The ideas included having geospatial information projected through a pair of spectacles – Google is currently testing a solution which does just that.
However, while technology has been developing in leaps and bounces, the effect of their application often depends on whether it addresses particular pain points or creates additional value for the agenda of the government or particular agencies.
“Quite often, the choking point of many processes and operations is that analysing data takes too much time,” he says.
Moving forwards, Werling is confident that in-memory analytics – an approach where data that are queried and analysed reside in the random access memory rather than in physical disks – will gradually become indispensable in aiding decision-making around critical areas.

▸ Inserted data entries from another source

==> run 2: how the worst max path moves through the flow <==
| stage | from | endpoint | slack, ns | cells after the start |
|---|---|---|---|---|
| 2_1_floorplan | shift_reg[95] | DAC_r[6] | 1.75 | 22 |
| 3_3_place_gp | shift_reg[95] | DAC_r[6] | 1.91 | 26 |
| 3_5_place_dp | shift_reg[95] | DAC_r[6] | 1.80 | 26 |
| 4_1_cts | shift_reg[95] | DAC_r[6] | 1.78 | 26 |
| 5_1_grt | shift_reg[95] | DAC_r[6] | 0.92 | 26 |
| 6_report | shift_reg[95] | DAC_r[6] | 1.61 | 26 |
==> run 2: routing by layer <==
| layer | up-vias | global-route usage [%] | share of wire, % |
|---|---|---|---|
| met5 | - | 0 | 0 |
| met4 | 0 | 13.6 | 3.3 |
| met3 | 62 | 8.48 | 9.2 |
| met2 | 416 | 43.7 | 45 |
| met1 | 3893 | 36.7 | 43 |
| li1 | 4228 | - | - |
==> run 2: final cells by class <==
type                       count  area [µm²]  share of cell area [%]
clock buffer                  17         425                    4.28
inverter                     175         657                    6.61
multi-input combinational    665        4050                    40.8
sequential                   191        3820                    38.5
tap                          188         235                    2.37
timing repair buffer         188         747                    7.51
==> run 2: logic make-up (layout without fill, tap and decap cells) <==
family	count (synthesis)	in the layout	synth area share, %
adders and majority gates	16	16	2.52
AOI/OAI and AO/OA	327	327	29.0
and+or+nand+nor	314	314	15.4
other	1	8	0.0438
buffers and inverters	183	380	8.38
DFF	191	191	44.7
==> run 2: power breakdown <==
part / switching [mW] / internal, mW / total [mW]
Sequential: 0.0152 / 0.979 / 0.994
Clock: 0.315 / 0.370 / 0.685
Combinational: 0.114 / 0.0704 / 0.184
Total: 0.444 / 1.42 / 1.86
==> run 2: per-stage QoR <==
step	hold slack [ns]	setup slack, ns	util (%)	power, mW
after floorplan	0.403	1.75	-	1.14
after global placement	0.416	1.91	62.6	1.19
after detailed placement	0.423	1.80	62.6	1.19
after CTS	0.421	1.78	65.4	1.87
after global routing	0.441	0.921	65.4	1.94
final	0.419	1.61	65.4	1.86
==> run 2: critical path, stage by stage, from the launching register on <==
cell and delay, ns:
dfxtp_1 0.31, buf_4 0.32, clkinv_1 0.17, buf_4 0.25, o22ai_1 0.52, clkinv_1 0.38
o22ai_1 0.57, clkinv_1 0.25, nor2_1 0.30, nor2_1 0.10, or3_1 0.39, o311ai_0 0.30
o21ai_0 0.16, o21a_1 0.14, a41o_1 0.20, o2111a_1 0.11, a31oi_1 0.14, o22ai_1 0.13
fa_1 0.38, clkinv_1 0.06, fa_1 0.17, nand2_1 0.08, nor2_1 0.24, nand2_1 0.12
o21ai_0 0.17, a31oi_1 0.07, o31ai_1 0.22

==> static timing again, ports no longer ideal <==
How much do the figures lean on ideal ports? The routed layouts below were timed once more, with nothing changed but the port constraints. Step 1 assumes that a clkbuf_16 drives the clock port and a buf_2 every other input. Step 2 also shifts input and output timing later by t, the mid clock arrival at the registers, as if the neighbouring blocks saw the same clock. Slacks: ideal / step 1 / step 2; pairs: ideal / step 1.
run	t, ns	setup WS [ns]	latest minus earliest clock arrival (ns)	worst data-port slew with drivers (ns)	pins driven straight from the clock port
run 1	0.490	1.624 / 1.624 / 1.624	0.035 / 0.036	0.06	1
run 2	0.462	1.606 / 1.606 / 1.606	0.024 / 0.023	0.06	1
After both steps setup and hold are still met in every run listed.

A typical scenario many of us are already familiar with is tax and revenue management. Work has been done or begun with a number of tax agencies across the world to shift the focus of tax enforcement from focusing on a simple cut of a particular income group to a more complex assessment model based on compliance and other factors.
Similar, city governments could leverage advanced analytical capabilities to get real time situational awareness on various areas of city administration. Technology now allows the aggregated data and results of analysis to be pushed to mobile platforms seamlessly.
A university in the US has been using advanced analytics to assess and boost student retention; agencies that run large fleet of vehicles use analytics for route planning and fuel savings; social media analytics is used to find out the most significant concerns of citizens for a particular service and thus the agency could prioritise their attention to better improve customer satisfaction.
Werling says the overarching theme among all these applications is that customers are put in the centre of the operations.
“You can leverage technology to solve real problems in a smart way when combining analytics with cloud and mobility,” he says.